- Exercise goal -
Filter these entries down to lines holding "still".

(Dataset entries)
━━━━
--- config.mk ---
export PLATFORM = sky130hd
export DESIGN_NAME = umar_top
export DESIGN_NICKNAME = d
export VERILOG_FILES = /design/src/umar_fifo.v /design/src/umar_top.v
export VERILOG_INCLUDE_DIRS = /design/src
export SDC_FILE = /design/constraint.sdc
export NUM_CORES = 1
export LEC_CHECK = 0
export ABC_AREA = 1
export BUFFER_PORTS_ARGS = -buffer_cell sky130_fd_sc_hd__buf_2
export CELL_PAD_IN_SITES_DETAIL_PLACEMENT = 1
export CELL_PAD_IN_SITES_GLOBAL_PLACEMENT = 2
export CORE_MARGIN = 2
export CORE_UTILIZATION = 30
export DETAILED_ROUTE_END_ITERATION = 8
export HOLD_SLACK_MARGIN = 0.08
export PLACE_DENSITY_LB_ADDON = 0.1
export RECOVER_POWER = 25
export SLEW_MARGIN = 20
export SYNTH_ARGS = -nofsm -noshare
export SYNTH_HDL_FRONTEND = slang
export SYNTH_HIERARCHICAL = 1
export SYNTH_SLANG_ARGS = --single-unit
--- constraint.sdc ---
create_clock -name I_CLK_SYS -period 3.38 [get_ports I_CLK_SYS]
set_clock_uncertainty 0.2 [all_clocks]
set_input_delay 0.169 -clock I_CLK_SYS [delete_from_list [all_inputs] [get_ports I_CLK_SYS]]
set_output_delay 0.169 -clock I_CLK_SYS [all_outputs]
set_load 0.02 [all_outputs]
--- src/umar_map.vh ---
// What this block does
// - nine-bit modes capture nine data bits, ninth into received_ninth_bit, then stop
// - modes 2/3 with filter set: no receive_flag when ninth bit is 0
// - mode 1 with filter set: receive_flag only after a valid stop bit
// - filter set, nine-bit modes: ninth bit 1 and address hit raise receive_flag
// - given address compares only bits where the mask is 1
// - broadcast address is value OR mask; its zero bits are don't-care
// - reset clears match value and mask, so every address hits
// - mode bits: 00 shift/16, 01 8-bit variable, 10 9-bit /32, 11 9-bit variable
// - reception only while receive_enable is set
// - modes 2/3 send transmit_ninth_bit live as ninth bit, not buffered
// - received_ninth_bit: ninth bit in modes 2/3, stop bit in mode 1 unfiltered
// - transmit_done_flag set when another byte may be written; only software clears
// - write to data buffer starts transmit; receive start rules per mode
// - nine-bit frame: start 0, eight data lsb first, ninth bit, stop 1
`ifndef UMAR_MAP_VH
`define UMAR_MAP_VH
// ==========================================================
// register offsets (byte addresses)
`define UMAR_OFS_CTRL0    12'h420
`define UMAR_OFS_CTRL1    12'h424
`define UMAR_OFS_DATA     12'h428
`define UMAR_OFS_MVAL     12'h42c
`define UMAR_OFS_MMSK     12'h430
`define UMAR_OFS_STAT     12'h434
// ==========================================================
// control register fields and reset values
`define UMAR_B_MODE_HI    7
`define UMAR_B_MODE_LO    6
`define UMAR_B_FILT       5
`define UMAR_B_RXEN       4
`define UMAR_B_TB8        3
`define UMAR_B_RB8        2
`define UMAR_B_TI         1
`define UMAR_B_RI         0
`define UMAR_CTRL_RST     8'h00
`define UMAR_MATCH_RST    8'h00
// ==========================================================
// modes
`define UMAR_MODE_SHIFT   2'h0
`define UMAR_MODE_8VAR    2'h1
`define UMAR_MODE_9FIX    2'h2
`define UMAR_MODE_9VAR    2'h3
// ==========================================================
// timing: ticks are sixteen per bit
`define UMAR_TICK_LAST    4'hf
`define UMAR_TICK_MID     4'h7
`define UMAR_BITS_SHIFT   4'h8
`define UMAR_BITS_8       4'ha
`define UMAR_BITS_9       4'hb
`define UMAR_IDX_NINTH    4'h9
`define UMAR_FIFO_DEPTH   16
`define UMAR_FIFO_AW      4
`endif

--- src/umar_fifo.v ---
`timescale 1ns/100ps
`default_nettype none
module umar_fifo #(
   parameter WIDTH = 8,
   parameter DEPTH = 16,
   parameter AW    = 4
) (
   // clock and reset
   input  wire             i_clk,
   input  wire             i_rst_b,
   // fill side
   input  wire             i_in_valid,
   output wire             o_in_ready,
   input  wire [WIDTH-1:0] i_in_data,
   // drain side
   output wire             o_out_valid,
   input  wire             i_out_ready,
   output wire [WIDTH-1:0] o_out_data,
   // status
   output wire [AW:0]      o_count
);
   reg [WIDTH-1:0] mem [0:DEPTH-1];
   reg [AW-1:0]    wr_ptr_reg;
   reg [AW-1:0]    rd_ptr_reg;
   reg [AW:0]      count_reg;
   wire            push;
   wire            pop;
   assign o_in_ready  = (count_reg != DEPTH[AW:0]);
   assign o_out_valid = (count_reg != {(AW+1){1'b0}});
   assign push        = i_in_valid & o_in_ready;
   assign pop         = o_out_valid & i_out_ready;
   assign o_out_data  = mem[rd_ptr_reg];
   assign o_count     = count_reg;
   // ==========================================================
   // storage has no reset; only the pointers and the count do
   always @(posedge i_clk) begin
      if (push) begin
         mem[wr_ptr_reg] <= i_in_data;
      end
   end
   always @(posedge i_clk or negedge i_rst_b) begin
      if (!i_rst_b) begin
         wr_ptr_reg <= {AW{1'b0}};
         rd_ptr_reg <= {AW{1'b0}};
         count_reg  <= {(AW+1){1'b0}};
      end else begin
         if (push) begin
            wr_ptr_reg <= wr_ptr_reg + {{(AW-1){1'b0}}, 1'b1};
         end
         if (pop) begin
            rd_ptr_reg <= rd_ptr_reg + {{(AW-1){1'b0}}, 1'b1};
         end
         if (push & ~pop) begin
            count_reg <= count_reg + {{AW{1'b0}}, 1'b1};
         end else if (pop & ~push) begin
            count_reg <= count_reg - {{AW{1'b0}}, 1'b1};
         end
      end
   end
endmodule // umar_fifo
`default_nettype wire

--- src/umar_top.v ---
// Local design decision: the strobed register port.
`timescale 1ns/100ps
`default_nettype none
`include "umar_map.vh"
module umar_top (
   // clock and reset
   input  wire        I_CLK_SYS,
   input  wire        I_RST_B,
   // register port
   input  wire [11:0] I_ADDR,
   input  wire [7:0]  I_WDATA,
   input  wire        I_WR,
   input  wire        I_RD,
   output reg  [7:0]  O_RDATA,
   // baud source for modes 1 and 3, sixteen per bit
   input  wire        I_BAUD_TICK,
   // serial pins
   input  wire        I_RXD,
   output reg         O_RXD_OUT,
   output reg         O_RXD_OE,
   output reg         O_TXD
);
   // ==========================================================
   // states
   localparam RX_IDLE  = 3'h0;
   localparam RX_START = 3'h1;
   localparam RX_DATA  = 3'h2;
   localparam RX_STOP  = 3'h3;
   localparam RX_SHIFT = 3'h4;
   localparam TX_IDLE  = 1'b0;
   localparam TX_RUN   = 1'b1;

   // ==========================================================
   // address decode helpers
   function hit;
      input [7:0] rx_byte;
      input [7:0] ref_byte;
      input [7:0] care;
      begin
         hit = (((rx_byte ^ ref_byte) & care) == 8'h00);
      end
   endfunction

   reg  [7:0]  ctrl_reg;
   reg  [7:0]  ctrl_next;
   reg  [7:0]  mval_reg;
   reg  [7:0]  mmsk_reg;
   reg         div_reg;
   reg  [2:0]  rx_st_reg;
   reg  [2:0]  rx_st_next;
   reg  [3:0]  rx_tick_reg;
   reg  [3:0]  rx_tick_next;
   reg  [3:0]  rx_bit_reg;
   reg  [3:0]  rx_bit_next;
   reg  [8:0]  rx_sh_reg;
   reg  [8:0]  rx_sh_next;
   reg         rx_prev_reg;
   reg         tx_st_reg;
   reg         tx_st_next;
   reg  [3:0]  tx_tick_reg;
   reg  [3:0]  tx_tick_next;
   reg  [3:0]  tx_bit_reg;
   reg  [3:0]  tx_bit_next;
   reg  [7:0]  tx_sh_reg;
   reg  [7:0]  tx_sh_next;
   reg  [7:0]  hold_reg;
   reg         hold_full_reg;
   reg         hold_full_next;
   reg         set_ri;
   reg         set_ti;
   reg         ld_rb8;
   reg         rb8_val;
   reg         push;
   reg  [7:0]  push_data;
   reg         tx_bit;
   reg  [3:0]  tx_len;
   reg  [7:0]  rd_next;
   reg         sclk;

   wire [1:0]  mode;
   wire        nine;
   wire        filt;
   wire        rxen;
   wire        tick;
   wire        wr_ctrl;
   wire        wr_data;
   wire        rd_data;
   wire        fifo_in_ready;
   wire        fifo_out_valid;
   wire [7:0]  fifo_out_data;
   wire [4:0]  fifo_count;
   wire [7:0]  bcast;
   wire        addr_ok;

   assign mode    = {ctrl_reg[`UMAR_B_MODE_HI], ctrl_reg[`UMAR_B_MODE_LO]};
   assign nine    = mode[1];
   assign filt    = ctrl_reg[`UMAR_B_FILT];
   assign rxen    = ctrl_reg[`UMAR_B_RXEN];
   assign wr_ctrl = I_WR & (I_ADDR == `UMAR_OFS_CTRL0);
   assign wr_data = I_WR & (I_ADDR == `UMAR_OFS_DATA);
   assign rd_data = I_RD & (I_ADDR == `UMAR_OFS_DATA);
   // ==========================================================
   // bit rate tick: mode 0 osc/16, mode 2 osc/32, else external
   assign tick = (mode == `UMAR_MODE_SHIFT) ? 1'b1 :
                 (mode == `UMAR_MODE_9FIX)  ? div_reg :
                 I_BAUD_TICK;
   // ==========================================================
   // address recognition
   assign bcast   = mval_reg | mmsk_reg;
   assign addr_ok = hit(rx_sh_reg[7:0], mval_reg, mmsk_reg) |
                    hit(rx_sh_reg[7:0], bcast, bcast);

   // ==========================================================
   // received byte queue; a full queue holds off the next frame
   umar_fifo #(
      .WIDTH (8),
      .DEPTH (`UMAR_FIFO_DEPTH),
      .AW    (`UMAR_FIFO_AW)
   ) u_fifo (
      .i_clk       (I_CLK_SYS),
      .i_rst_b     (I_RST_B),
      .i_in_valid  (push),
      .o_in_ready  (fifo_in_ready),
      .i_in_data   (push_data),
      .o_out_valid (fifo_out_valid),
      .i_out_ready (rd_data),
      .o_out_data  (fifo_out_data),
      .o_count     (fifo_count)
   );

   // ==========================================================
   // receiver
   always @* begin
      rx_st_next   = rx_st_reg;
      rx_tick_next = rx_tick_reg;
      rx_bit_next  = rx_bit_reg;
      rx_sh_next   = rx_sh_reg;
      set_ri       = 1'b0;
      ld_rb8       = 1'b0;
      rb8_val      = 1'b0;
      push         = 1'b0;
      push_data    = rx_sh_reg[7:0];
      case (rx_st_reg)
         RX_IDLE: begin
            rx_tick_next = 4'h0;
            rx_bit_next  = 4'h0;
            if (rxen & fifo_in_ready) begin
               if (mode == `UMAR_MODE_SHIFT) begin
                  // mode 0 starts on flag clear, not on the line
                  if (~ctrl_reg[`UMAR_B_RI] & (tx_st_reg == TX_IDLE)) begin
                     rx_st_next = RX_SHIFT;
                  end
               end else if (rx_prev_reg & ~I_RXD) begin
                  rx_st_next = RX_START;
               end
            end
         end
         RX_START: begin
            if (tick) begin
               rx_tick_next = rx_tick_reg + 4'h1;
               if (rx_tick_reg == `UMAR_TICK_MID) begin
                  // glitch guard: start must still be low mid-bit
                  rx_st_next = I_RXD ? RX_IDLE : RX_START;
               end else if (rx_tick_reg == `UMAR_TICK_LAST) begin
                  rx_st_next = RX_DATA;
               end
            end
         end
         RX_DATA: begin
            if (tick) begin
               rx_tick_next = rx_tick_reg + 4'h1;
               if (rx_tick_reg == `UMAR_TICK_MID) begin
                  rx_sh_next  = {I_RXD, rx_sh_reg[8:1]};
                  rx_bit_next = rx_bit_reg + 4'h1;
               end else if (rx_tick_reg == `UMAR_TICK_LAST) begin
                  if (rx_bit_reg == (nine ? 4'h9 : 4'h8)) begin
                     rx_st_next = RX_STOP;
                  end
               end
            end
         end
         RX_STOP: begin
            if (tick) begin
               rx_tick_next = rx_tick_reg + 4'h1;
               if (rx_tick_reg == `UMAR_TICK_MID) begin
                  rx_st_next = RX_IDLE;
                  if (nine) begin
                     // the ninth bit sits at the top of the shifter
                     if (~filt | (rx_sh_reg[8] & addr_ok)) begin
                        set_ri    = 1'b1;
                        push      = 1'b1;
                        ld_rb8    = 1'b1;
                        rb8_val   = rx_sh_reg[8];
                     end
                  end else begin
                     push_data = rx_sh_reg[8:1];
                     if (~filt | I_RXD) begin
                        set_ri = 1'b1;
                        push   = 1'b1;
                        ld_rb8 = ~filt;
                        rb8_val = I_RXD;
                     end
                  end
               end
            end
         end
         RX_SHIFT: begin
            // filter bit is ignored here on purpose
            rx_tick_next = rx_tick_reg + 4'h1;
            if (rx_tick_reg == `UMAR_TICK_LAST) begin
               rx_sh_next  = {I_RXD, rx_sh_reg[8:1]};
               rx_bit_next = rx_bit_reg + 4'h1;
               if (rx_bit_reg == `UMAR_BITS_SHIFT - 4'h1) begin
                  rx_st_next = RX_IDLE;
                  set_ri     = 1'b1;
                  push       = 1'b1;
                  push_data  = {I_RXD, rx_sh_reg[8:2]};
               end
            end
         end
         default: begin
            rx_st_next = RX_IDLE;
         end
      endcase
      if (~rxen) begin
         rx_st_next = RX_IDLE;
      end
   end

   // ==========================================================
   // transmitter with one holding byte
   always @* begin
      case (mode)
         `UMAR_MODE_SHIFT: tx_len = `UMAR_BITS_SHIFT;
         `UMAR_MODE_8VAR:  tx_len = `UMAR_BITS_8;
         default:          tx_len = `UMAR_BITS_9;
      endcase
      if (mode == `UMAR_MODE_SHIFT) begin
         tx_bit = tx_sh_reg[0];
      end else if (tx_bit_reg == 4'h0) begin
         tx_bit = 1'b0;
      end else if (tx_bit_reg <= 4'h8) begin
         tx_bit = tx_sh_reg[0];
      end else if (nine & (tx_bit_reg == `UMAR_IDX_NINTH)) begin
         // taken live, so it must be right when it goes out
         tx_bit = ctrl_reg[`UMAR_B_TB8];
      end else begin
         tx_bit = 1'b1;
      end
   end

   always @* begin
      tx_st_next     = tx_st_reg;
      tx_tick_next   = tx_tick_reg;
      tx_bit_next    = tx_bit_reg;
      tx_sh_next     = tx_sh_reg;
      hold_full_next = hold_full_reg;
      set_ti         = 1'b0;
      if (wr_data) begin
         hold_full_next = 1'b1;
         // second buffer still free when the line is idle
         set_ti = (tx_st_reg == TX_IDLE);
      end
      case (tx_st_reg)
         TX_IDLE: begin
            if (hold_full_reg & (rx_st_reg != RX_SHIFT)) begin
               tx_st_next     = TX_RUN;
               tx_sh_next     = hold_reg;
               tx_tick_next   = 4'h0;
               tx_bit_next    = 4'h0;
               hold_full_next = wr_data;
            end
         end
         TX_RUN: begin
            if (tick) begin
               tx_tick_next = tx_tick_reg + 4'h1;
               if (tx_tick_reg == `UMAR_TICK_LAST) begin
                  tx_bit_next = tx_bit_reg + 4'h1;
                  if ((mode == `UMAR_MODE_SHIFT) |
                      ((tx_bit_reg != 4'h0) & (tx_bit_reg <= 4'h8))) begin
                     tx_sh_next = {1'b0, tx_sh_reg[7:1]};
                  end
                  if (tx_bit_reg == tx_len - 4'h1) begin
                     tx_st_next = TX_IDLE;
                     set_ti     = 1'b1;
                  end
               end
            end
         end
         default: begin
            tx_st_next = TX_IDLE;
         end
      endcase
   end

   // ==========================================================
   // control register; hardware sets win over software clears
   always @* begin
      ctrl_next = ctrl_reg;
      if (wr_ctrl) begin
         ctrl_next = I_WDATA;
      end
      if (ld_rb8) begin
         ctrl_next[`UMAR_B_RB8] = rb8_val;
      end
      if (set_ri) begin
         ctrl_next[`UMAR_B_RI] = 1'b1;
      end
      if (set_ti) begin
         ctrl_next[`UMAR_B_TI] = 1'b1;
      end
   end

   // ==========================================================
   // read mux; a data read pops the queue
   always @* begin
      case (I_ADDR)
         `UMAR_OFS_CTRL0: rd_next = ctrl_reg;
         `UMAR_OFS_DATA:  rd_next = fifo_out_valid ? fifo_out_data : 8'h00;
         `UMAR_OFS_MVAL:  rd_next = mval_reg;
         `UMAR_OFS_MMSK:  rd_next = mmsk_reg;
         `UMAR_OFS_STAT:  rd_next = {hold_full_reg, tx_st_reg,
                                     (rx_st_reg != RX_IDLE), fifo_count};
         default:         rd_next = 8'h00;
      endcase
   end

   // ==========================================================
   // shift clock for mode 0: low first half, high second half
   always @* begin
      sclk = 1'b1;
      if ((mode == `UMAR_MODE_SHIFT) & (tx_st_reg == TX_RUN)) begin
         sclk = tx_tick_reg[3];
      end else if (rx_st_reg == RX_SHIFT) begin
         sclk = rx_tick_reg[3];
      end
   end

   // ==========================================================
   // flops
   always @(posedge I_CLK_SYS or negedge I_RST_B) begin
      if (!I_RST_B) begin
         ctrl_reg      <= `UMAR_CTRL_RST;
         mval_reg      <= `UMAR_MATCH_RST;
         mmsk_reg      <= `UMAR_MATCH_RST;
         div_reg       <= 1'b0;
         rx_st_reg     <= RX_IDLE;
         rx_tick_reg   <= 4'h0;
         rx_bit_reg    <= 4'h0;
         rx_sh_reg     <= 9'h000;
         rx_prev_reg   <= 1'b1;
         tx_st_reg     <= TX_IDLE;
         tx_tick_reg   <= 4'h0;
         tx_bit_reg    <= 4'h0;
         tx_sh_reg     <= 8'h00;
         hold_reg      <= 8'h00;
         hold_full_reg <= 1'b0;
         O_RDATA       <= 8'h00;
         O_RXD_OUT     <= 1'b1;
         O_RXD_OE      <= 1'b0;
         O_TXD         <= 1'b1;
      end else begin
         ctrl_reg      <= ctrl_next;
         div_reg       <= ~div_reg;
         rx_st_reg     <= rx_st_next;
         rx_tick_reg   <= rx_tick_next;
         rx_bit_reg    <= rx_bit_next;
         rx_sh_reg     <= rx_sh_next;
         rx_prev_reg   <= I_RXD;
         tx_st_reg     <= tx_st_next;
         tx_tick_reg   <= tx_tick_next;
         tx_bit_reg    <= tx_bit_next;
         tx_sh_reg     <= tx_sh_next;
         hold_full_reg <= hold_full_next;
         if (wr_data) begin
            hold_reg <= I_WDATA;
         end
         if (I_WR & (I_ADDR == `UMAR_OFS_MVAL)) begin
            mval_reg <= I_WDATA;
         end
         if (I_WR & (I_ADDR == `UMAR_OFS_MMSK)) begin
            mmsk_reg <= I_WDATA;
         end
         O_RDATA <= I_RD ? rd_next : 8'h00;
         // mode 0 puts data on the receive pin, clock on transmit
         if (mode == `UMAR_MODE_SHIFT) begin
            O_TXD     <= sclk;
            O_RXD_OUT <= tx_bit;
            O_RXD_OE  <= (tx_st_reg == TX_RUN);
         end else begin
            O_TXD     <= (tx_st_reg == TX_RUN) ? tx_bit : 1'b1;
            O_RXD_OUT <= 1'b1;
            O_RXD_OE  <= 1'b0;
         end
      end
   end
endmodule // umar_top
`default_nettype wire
━━━━
- Result -
                  // glitch guard: start must still be low mid-bit
         // second buffer still free when the line is idle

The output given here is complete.